- Opening Delimiter -

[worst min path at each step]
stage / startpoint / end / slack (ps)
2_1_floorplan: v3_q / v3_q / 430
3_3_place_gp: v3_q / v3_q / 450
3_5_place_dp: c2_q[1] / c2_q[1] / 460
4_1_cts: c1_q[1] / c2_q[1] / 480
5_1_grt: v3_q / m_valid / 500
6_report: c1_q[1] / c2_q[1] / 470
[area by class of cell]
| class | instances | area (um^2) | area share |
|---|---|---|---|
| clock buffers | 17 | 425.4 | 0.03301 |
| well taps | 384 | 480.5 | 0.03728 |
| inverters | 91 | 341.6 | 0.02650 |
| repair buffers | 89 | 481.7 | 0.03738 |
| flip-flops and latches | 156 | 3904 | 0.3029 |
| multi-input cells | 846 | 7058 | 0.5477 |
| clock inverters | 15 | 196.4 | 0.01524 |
File: src/rtl/wb_port_arbiter_pkg.sv
// wb_port_arbiter_pkg: shared constants and types for the register-file write-port arbiter
package wb_port_arbiter_pkg;
    localparam int DATA_W = 32;
    localparam int ADDR_W = 5;
    localparam logic [4:0] REG_ZERO = 5'd0;
    localparam int REQ_ALU = 0;
    localparam int REQ_MEM = 1;
    typedef enum logic {EMPTY, FULL} out_state_e;
endpackage

File: src/rtl/mux2way32b.sv
// mux2way32b: 2-way 32-bit data select
module mux2way32b (
    input  logic [31:0] in0_i,
    input  logic [31:0] in1_i,
    input  logic        sel_i,
    output logic [31:0] out_o
);
    assign out_o = sel_i ? in1_i : in0_i;
endmodule

File: src/rtl/wb_port_arbiter.sv
// wb_port_arbiter: round-robin sharing of the register-file write port between ALU and load results
module wb_port_arbiter #(
    parameter int DATA_W = 32,
    parameter int ADDR_W = 5,
    parameter int CNT_W  = 16
) (
    input  logic              clk,
    input  logic              rst_n,
    input  logic              req0_valid,
    input  logic [ADDR_W-1:0] req0_addr,
    input  logic [DATA_W-1:0] req0_data,
    output logic              req0_ready,
    input  logic              req1_valid,
    input  logic [ADDR_W-1:0] req1_addr,
    input  logic [DATA_W-1:0] req1_data,
    output logic              req1_ready,
    output logic              wr_en,
    output logic [ADDR_W-1:0] wr_addr,
    output logic [DATA_W-1:0] wr_data,
    input  logic              wr_ready,
    output logic [1:0]        grant,
    output logic [CNT_W-1:0]  conflict_cnt
);
    import wb_port_arbiter_pkg::*;

    out_state_e        state_q, state_d;
    logic              ptr_q, ptr_d;
    logic [ADDR_W-1:0] addr_q, addr_d;
    logic [DATA_W-1:0] data_q, data_d;
    logic [CNT_W-1:0]  cnt_q, cnt_d;
    logic              both, out_free, accept, load;
    logic [ADDR_W-1:0] sel_addr;
    logic [DATA_W-1:0] sel_data;

    assign both       = req0_valid & req1_valid;
    assign grant      = both ? (ptr_q ? 2'b10 : 2'b01) : {req1_valid, req0_valid};
    assign out_free   = (state_q == EMPTY) | wr_ready;
    assign req0_ready = grant[REQ_ALU] & out_free;
    assign req1_ready = grant[REQ_MEM] & out_free;
    assign accept     = (req0_valid & req0_ready) | (req1_valid & req1_ready);
    assign sel_addr   = grant[REQ_MEM] ? req1_addr : req0_addr;
    assign load       = accept & (sel_addr != ADDR_W'(REG_ZERO));

    mux2way32b u_mux (
        .in0_i (req0_data),
        .in1_i (req1_data),
        .sel_i (grant[REQ_MEM]),
        .out_o (sel_data)
    );

    // Output-stage next state, pointer handoff to the loser, saturating contention count
    always_comb begin
        state_d = state_q;
        ptr_d   = ptr_q;
        addr_d  = addr_q;
        data_d  = data_q;
        cnt_d   = cnt_q;
        if (load) begin
            state_d = FULL;
            addr_d  = sel_addr;
            data_d  = sel_data;
        end else if (state_q == FULL && wr_ready) begin
            state_d = EMPTY;
        end
        if (accept && both) ptr_d = grant[REQ_ALU];
        if (both && !(&cnt_q)) cnt_d = cnt_q + CNT_W'(1);
    end

    // State registers; reset drops any pending write immediately
    always_ff @(posedge clk or negedge rst_n) begin
        if (!rst_n) begin
            state_q <= EMPTY;
            ptr_q   <= 1'b0;
            addr_q  <= '0;
            data_q  <= '0;
            cnt_q   <= '0;
        end else begin
            state_q <= state_d;
            ptr_q   <= ptr_d;
            addr_q  <= addr_d;
            data_q  <= data_d;
            cnt_q   <= cnt_d;
        end
    end

    assign wr_en        = (state_q == FULL);
    assign wr_addr      = addr_q;
    assign wr_data      = data_q;
    assign conflict_cnt = cnt_q;
endmodule

File: config.mk
export PLATFORM = sky130hd
export DESIGN_NAME = wb_port_arbiter
export DESIGN_NICKNAME = d
export VERILOG_FILES = /design/src/rtl/wb_port_arbiter_pkg.sv /design/src/rtl/mux2way32b.sv /design/src/rtl/wb_port_arbiter.sv
export SDC_FILE = /design/constraint.sdc
export NUM_CORES = 1
export LEC_CHECK = 0
export BUFFER_PORTS_ARGS = -buffer_cell sky130_fd_sc_hd__buf_4
export CAP_MARGIN = 25
export CORE_MARGIN = 2
export CORE_UTILIZATION = 38
export DETAILED_ROUTE_END_ITERATION = 12
export PLACE_DENSITY = 0.67
export SLEW_MARGIN = 20
export SYNTH_ARGS = -nofsm -noshare
export SYNTH_HDL_FRONTEND = slang
export SYNTH_SLANG_ARGS = --single-unit
File: constraint.sdc
create_clock -name clk -period 4.29 [get_ports clk]
set_input_delay 0.858 -clock clk [delete_from_list [all_inputs] [get_ports clk]]
set_output_delay 0.858 -clock clk [all_outputs]
set_load 0.02 [all_outputs]
==> reports/qor.yml, run 1 <==
status: "finished clean"
cts.sinks: 55
slowest_delay_ns: 0.40
totalPowerFinal_mw: 1.91
critical_path_required_ns: 3.43
fin_skew_ns: 0.00568
die-area_um2: 8410
synth_edf_count: 0
grt_pass1_vias: 2489
hp-class: "reg2reg"
cts_tree: "built"
layout-area-overhead-vs-synth_pct: 40.1
drtPass1Iterations: 4
end_kind: "output pin"
path_clk_slew_ns: 0.10
top_layer_used: "met4"
reg2reg_slack_ns: 1.98
numCtsBuffers: 5
critical_path_class: "in2out"
worst_path_max_delay_cell: "buf_4"
port_buffers: 136
power_density_nw_per_um2: 466
grt-ovfl-total: 0
routed_wl_um: 7190
cts-htree-levels: 2
ant_nets: 0
syn_avg_cell_area_um2: 10.2
yosys.area.top_type: "dfrtp_1"
track_usage_pct: 17.4
drive_gt1_share_pct: 44.9
synth.net_count: 368
max_freq_ghz: 0.369
wl_per_cell_um: 13.8
fin_nets: 501
ys_top_cells_by_area: "dfrtp_1 (47%), mux2_4 (14%), nand2_1 (14%)"
place_congestion: 0.754
fill_cells: 676
drt-initial-drc-count: 69
crit_buf_inv: 3
wl_met1_um: 3280
max_cap_violations: 0
diodes: 0
slew_violations: 0
rsz0062_at_grt: "no"
clk_latency_ns: 0.30
netlist_area_um2: 2920
r2r_end: "wr_data[11]"
hp-start: "ptr_q"
period_minus_slack_ns: 2.71
ctsLongestPathBuffers: 2
start_kind: "input port"
fin_util_pct: 55.6
cp_max_fo: 38
cp_top_family: "buffers and inverters"
fin_crit_sh_pct: 63.1
place_hpwl_um: 5180
netlist_top_cells_count: "nand2_1 (107), dfrtp_1 (55), mux2_4 (28)"
drc_errors: 0
leakagePower_nw: 2.18
io_pins: 137
reg2reg_depth: 6
routed_via_density: 4.73
syn_inst: 288
hold_buffers: 0
grt_max_degree: 56
vias: 2460
path_cells: "buf_4 > nand2b_1 > nand2_2 > buf_4 > nor2_1 > buf_4"
synth_top_flop_cell: "dfrtp_1"
slew_headroom_pct: 53.2
post_cts.repair.setup_buffers: 0
tightest_slew_ns: 0.703
rows: 31
start_util_pct: 39.7
setup_tns_ns: 0
finalHoldViolCount: 0
crit_top_cell: "buf_4"
wl_met3_um: 531
ys_types: 40
min_to: "ptr_q"
cp.arrival_ns: 1.85
worst_r2r_startpoint: "ptr_q"
synth_top_area_share_pct: 47.1
worst_hold_path.num_cells: 1
die_h_um: 91.7
coreArea_um2: 7370
die_w_um: 91.7
cts_resized: 0
irDropWorstVdd_mv: 0.305
setup_viol: 0
yosys.cell_count.top_type: "nand2_1"
grt_pass1_wl_um: 12000
synth-seq-cells: 55
root_buffer: "clkbuf_8"
wl_met2_um: 3290
synthArstFlopShare_pct: 100
grt_antenna_before_repair: 0
yosysSeqAreaShare_pct: 47.1
synth_warnings: 0
## registers in the layout, indices dropped and copies added (netlist names)
| register | count |
|---|---|
| conflict_cnt | 16 |
| wr_en | 1 |
| ptr_q | 1 |
| wr_data | 32 |
| wr_addr | 5 |
## metal layers
layer | up-vias | GRT usage [%]
met1 | 1149 | 23.1
met4 | 0 | 4.23
met3 | 8 | 4.77
met5 | - | 0
li1 | 1216 | -
met2 | 87 | 28.3
## worst max path at each step
stage | to | cells past startpoint | from
floorplan | req0_ready | 2 | req0_valid
global placement | wr_data[11] | 6 | req0_valid
detailed placement | wr_data[11] | 5 | req0_addr[3]
CTS | wr_data[11] | 5 | req0_addr[3]
global route | req1_ready | 6 | req0_valid
finish | req1_ready | 6 | req0_valid
## final cells by class
type	instances	area (um^2)	area share, %
multi-input combinational	218	1430	34.9
tap	99	124	3.02
inverter	3	13.8	0.336
sequential	55	1380	33.6
clock buffer	5	68.8	1.68
clock inverter	2	37.5	0.916
timing repair buffer	138	1050	25.6
## worst register-to-register path, delay by kind of cell (launching register included)
family	cells	cell delay (ns)
flip-flops	1	0.42
multiplexers	2	0.75
AO/OA/AOI/OAI	1	0.45
AND/OR/NAND/NOR	2	0.32
buffers and inverters	1	0.26
## layout by cell type, fill, tap and decap left out, drive strengths merged, types with 2 or more instances in the layout
cell type,Yosys,routed
xnor2,8,8
and3,2,2
nor3,6,6
buf,7,138
inv,3,3
nor4,2,2
dfrtp,55,55
mux2,35,35
nand3,8,8
nand2,108,108
mux2i,5,5
o21ai,6,6
o31ai,2,2
nand4,3,3
nor2,10,10
a21oi,4,4
xor2,6,6
clkbuf,5,5
## logic make-up (layout without fill, tap and decap cells)
| family | after synthesis | after routing | share of synthesized area (%) |
|---|---|---|---|
| compound gates | 18 | 18 | 4.07 |
| xor+xnor | 14 | 14 | 4.19 |
| fa+ha+maj | 1 | 1 | 0.428 |
| buf+inv | 15 | 148 | 4.15 |
| flops | 55 | 55 | 47.1 |
| mux | 40 | 40 | 18.8 |
| simple gates | 145 | 145 | 21.3 |
## per-stage QoR
stage	hold slack [ns]	instances	worst slack [ns]	cell area [um^2]
finish	0.506	520	1.58	4100
global route	0.516	520	1.51	4100
floorplan	0.450	288	1.70	2920
CTS	0.501	519	1.54	4080
global placement	0.476	512	1.23	3970
detailed placement	0.477	512	1.21	3970
## power breakdown
part	leakage, nW	internal (mW)	switching, mW
clock	0.0502	0.171	0.167
combinational	1.45	0.405	0.412
sequential	0.678	0.650	0.104
total	2.18	1.23	0.683
Note: power is estimated with default switching activity, not from simulation.
==> run 2: changes to the inputs <==
--- a/config.mk
+++ b/config.mk
@@ -10,7 +10,7 @@
 export CORE_MARGIN = 2
 export CORE_UTILIZATION = 38
 export DETAILED_ROUTE_END_ITERATION = 12
-export PLACE_DENSITY = 0.67
+export PLACE_DENSITY = 0.7
 export SLEW_MARGIN = 20
 export SYNTH_ARGS = -nofsm -noshare
 export SYNTH_HDL_FRONTEND = slang
==> constraint.sdc (replaced) <==
create_clock -name clk -period 2.3 [get_ports clk]
set_input_delay 0.46 -clock clk [delete_from_list [all_inputs] [get_ports clk]]
set_output_delay 0.46 -clock clk [all_outputs]
set_load 0.02 [all_outputs]
==> reports/qor.yml, run 2 (synthesis gave the netlist of run 1 again) <==
drtPass1Iterations: 4  # unchanged
cts.sinks: 55  # unchanged
io_pins: 137  # unchanged
die_h_um: 91.7  # unchanged
use_met3_pct: 3.45  # -1.3 points
cts-htree-levels: 2  # unchanged
drc_errors: 0  # unchanged
track_usage_pct: 17.1  # -0.29 points
grt_use_met2_pct: 29.8  # +1.5 points
grt-busiest-layer: "met2"
grt-ovfl-total: 0  # unchanged
routed_via_density: 4.70  # -0.72%
power_density_nw_per_um2: 863  # +85%
largest_register_ffs: 32  # unchanged
slew_violations: 0  # unchanged
diodes: 0  # unchanged
setup_viol: 0  # unchanged
fin_crit_sh_pct: 89.1
rsz0062_at_grt: "no"
reg2reg_depth: 6  # unchanged
cp_max_fo: 36  # -5.3%
final_cell_mix: "buf_4 (141), nand2_1 (107), dfrtp_1 (55)"
place_congestion: 0.812  # +7.7%
irDropWorstVdd_mv: 0.684  # +120%
fin_skew_ns: 0.00624  # +0.000557 ns
root_buffer: "clkbuf_8"
path_clk_slew_ns: 0.10  # about the same
die_w_um: 91.7  # unchanged
critical_path_required_ns: 1.84  # -1.59 ns
start_kind: "flop"
grt_pass1_wl_um: 11800  # -1.7%
clk_latency_ns: 0.30  # about the same
grt_max_degree: 56  # unchanged
critical_path_class: "reg2out"
stdcell_count: 524  # +0.77%
rows: 31  # unchanged
post_cts.repair.setup_buffers: 0  # unchanged
port_buffers: 136  # unchanged
use_met1_pct: 22.0  # -1.1 points
status: "finished clean"
ant_nets: 0  # unchanged
start_util_pct: 39.7  # unchanged
die-area_um2: 8410  # unchanged
place_hpwl_um: 5350  # +3.3%
leakagePower_nw: 2.20  # +0.93%
routed_wl_um: 7140  # -0.72%
hp-class: "in2async"
numCtsBuffers: 5  # unchanged
setup_tns_ns: 0  # unchanged
cp.arrival_ns: 1.59  # -0.26 ns
end_kind: "output pin"
cts_tree: "built"
max_freq_ghz: 0.488
ctsLongestPathBuffers: 2  # unchanged
drt-initial-drc-count: 65  # -5.8%
fin_nets: 505  # +0.80%
vias: 2461  # +0.041%
max_cap_violations: 0  # unchanged
layout-area-overhead-vs-synth_pct: 41.0
coreArea_um2: 7370  # unchanged
slew_headroom_pct: 53.4  # +0.27 points
cts_resized: 0  # unchanged
finalHoldViolCount: 0  # unchanged
grt_antenna_before_repair: 0  # unchanged
tightest_slew_ns: 0.699  # -0.00398 ns
period_minus_slack_ns: 2.05
drive_gt1_share_pct: 45.2  # +0.28 points
grt_pass1_vias: 2445  # -1.8%
wl_per_cell_um: 13.6  # -1.5%
layout_commonest_cell: "buf_4"
hold_buffers: 0  # unchanged
place_inst: 517  # +0.98%
[run 2: critical path, stage by stage, from the launching register on]
cell      delay [ns]
dfrtp_1         0.39
nand2b_1        0.15
nand2_2         0.12
inv_4           0.07
buf_4           0.34
buf_4           0.22
[run 2: through the flow]
| stage | setup slack, ns | instance area [um^2] | hold WS [ns] | total power [mW] | util [%] |
|---|---|---|---|---|---|
| after floorplan | 0.376 | 2920 | 0.164 | 2.31 | - |
| after global placement | 0.167 | 4020 | 0.479 | 2.95 | 54.6 |
| after detailed placement | 0.127 | 4020 | 0.479 | 2.98 | 54.6 |
| after CTS | 0.221 | 4120 | 0.224 | 3.61 | 55.9 |
| after global routing | 0.117 | 4120 | 0.257 | 3.78 | 55.9 |
| final | 0.250 | 4120 | 0.187 | 3.56 | 55.9 |
[run 2: worst paths after layout]
path / from / endpoint / slack [ns]
max in group asynchronous: rst_n / wr_data[1] / 1.63
min in group clk: req1_data[3] / wr_data[3] / 0.47
worst max register to register: ptr_q / wr_data[8] / 0.36
worst min register to register: ptr_q / ptr_q / 0.49
worst max-delay path: ptr_q / grant[1] / 0.25
worst min-delay path: rst_n / wr_data[29] / 0.19
[run 2: metal layers]
| layer | vias up | share of wire [%] |
|---|---|---|
| met5 | - | 0 |
| met4 | 0 | 0.94 |
| met3 | 8 | 5.8 |
| met2 | 90 | 48 |
| met1 | 1133 | 45 |
| li1 | 1230 | - |
[run 2: area by class of cell]
| class | instances | area [um^2] |
|---|---|---|
| Timing Repair Buffer | 142 | 1080 |
| Inverter | 3 | 13.8 |
| Clock inverter | 1 | 30.0 |
| Fill cell | 665 | 3250 |
| Sequential cell | 55 | 1380 |
| Tap cell | 99 | 124 |
| Clock buffer | 6 | 72.6 |
| Multi-Input combinational cell | 218 | 1430 |
[run 2: report_power, final]
part           leakage [nW]  internal [mW]  switching, mW  total (mW)
clock                0.0513          0.320          0.293       0.613
combinational          1.47          0.768          0.771        1.54
sequential            0.678           1.21          0.196        1.41
total                  2.20           2.30           1.26        3.56
==> run 3: changes to the inputs <==
--- a/config.mk
+++ b/config.mk
@@ -5,12 +5,13 @@
 export SDC_FILE = /design/constraint.sdc
 export NUM_CORES = 1
 export LEC_CHECK = 0
+export ABC_AREA = 1
 export BUFFER_PORTS_ARGS = -buffer_cell sky130_fd_sc_hd__buf_4
 export CAP_MARGIN = 25
 export CORE_MARGIN = 2
 export CORE_UTILIZATION = 38
 export DETAILED_ROUTE_END_ITERATION = 12
-export PLACE_DENSITY = 0.7
+export PLACE_DENSITY = 0.69
 export SLEW_MARGIN = 20
 export SYNTH_ARGS = -nofsm -noshare
 export SYNTH_HDL_FRONTEND = slang
==> reports/qor.yml, run 3 <==
ctsLongestPathBuffers: 2  # unchanged
reg2reg_slack_ns: 0.25  # -0.11 ns
reg2reg_depth: 10  # +4
cts.sinks: 55  # unchanged
drtPass1Iterations: 4  # unchanged
grt_max_degree: 56  # unchanged
syn_avg_cell_area_um2: 7.03  # -31%
grt_pass1_wl_um: 13700  # +16%
fin_crit_sh_pct: 92.0  # +2.9 points
track_usage_pct: 19.2  # +2.1 points
rows: 32  # +3.2%
worst_slack_ns: 0.183  # -0.0671 ns
worst_r2r_startpoint: "ptr_q"
cp_max_fo: 33  # -8.3%
ys_top_cells_by_area: "dfrtp_1 (45%), nand2_1 (28%), nand3_1 (9.0%)"
fin_nets: 644  # +28%
place_hpwl_um: 6230  # +16%
ys_types: 25  # -38%
final_cell_mix: "nand2_1 (225), buf_4 (143), nand3_1 (55), dfrtp_1 (55), inv_1 (24)"
coreArea_um2: 7770  # +5.4%
power_density_nw_per_um2: 809  # -6.3%
layout_commonest_cell: "nand2_1"
cts-htree-levels: 2  # unchanged
finalHoldViolCount: 0  # unchanged
diodes: 0  # unchanged
synthArstFlopShare_pct: 100  # unchanged
fin_skew_ns: 0.00820  # +0.00196 ns
end_kind: "output pin"
stdcell_count: 667  # +27%
syn_inst: 435  # +51%
critical_path_class: "reg2out"
yosys.cell_count.top_type: "nand2_1"
largest_register_ffs: 32  # unchanged
drt-initial-drc-count: 106  # +63%
tightest_slew_ns: 0.698  # -0.00102 ns
setup_viol: 0  # unchanged
port_buffers: 136  # unchanged
r2r_end: "wr_data[6]"
critical_path_required_ns: 1.84  # about the same
start_kind: "flop"
totalPowerFinal_mw: 3.43  # -3.5%
synth_edf_count: 0  # unchanged
leakagePower_nw: 2.46  # +11%
wl_per_cell_um: 12.2  # -10%
post_cts.repair.setup_buffers: 0  # unchanged
cts_tree: "built"
place_congestion: 0.835  # +2.8%
hp-class: "in2async"
die_w_um: 93.7  # +2.2%
irDropWorstVdd_mv: 0.312  # -54%
netlist_top_cells_count: "nand2_1 (226), dfrtp_1 (55), nand3_1 (55)"
numCtsBuffers: 5  # unchanged
vias: 3122  # +27%
synth_warnings: 0  # unchanged
slew_headroom_pct: 53.5  # +0.068 points
root_buffer: "clkbuf_8"
rsz0062_at_grt: "no"
grt_antenna_before_repair: 0  # unchanged
drive_gt1_share_pct: 28.8  # -16 points
ant_nets: 0  # unchanged
grt_pass1_vias: 3049  # +25%
synth_top_flop_cell: "dfrtp_1"
synth.net_count: 515  # +40%
path_clk_slew_ns: 0.10  # about the same
place_ws_ns: 0.113  # -0.0139 ns
die-area_um2: 8780  # +4.4%
drc_errors: 0  # unchanged
slew_violations: 0  # unchanged
layout-area-overhead-vs-synth_pct: 38.8
routed_via_density: 4.68  # -0.34%
max_freq_ghz: 0.472  # -3.2%
grt-ovfl-total: 0  # unchanged
yosysSeqAreaShare_pct: 45.0  # -2.1 points
place_inst: 659  # +27%
start_util_pct: 39.4  # -0.31 points
routed_wl_um: 8170  # +14%
synth-seq-cells: 55  # unchanged
final_cell_area_um2: 4250  # +3.0%
netlist_area_um2: 3060  # +4.6%
die_h_um: 93.7  # +2.2%
period_minus_slack_ns: 2.12  # +0.0671 ns
placed_area_um2: 4140  # +2.9%
status: "finished clean"
yosys.area.top_type: "dfrtp_1"
cp.arrival_ns: 1.66  # +0.07 ns
setup_tns_ns: 0  # unchanged
io_pins: 137  # unchanged
max_cap_violations: 0  # unchanged
synth_top_area_share_pct: 45.0  # -2.1 points
clk_latency_ns: 0.30  # about the same
fill_cells: 799  # +20%
[run 3: timing repair]
action / 4_1_cts / 5_1_grt
setup endpoints to repair: 0 / 11
gates resized for setup: 0 / 2
hold buffers: 0 / 0
[run 3: worst max-delay path by stage]
stage,from,end,cells after the start
after floorplan,req0_valid,wr_addr[0],9
after global placement,req0_valid,wr_data[24],10
after detailed placement,req0_valid,wr_data[1],10
after CTS,ptr_q,grant[1],6
after global routing,ptr_q,wr_data[3],10
final,ptr_q,grant[1],6
[run 3: cell families after synthesis]
logic type                 after synthesis  synth area share, %
buffers and inverters                   49                 7.61
and+or+nand+nor                        306                 40.8
AOI/OAI and AO/OA                       11                 2.45
adders and majority gates                1                0.409
DFF                                     55                 45.0
xor gates and xnor gates                13                 3.72
[run 3: metrics by stage]
step / util [%] / hold slack [ns]
global placement: 53.2 / 0.456
detailed placement: 53.2 / 0.460
global route: 54.7 / 0.236
finish: 54.7 / 0.187
floorplan: - / 0.164
CTS: 54.6 / 0.220
[run 3: cell type report]
| class | instances | area (um^2) | area share, % |
|---|---|---|---|
| clock buffer | 7 | 96.3 | 2.27 |
| clock inverter | 1 | 7.51 | 0.177 |
| inverter | 27 | 101 | 2.39 |
| multi-input combinational | 331 | 1450 | 34.2 |
| sequential | 55 | 1380 | 32.4 |
| tap | 102 | 128 | 3.01 |
| timing repair buffer | 144 | 1080 | 25.6 |
[run 3: critical path, cell delays in order, from the launching register on]
cell and delay, ns:
dfrtp_1 0.41, inv_2 0.05, nand2_2 0.10, nand2_2 0.23, inv_2 0.13, buf_6 0.24
buf_4 0.19
[run 3: power by group]
group,internal [mW],leakage [nW],switching (mW),total [mW]
combinational,0.612,1.72,0.833,1.45
clock,0.275,0.0505,0.315,0.590
sequential,1.21,0.687,0.189,1.40
[run 3: routing by layer]
layer  up-vias  wire, um  global-route usage (%)  part of all wire [%]
met5         -         0                       0                     0
met4         0        55                    4.23                  0.67
met3         4       571                    5.30                   7.0
met2        88      4140                    34.1                    51
met1      1429      3400                    23.2                    42
li1       1601         -                       -                     -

- Closing Delimiter -

## Task statement
Scan the entries above for the line containing "-export PLACE_DENSITY = 0.67", and copy it and all lines after it exactly, down to and including the line containing "# +0.000557 ns".

## Answer section
-export PLACE_DENSITY = 0.67
+export PLACE_DENSITY = 0.7
 export SLEW_MARGIN = 20
 export SYNTH_ARGS = -nofsm -noshare
 export SYNTH_HDL_FRONTEND = slang
==> constraint.sdc (replaced) <==
create_clock -name clk -period 2.3 [get_ports clk]
set_input_delay 0.46 -clock clk [delete_from_list [all_inputs] [get_ports clk]]
set_output_delay 0.46 -clock clk [all_outputs]
set_load 0.02 [all_outputs]
==> reports/qor.yml, run 2 (synthesis gave the netlist of run 1 again) <==
drtPass1Iterations: 4  # unchanged
cts.sinks: 55  # unchanged
io_pins: 137  # unchanged
die_h_um: 91.7  # unchanged
use_met3_pct: 3.45  # -1.3 points
cts-htree-levels: 2  # unchanged
drc_errors: 0  # unchanged
track_usage_pct: 17.1  # -0.29 points
grt_use_met2_pct: 29.8  # +1.5 points
grt-busiest-layer: "met2"
grt-ovfl-total: 0  # unchanged
routed_via_density: 4.70  # -0.72%
power_density_nw_per_um2: 863  # +85%
largest_register_ffs: 32  # unchanged
slew_violations: 0  # unchanged
diodes: 0  # unchanged
setup_viol: 0  # unchanged
fin_crit_sh_pct: 89.1
rsz0062_at_grt: "no"
reg2reg_depth: 6  # unchanged
cp_max_fo: 36  # -5.3%
final_cell_mix: "buf_4 (141), nand2_1 (107), dfrtp_1 (55)"
place_congestion: 0.812  # +7.7%
irDropWorstVdd_mv: 0.684  # +120%
fin_skew_ns: 0.00624  # +0.000557 ns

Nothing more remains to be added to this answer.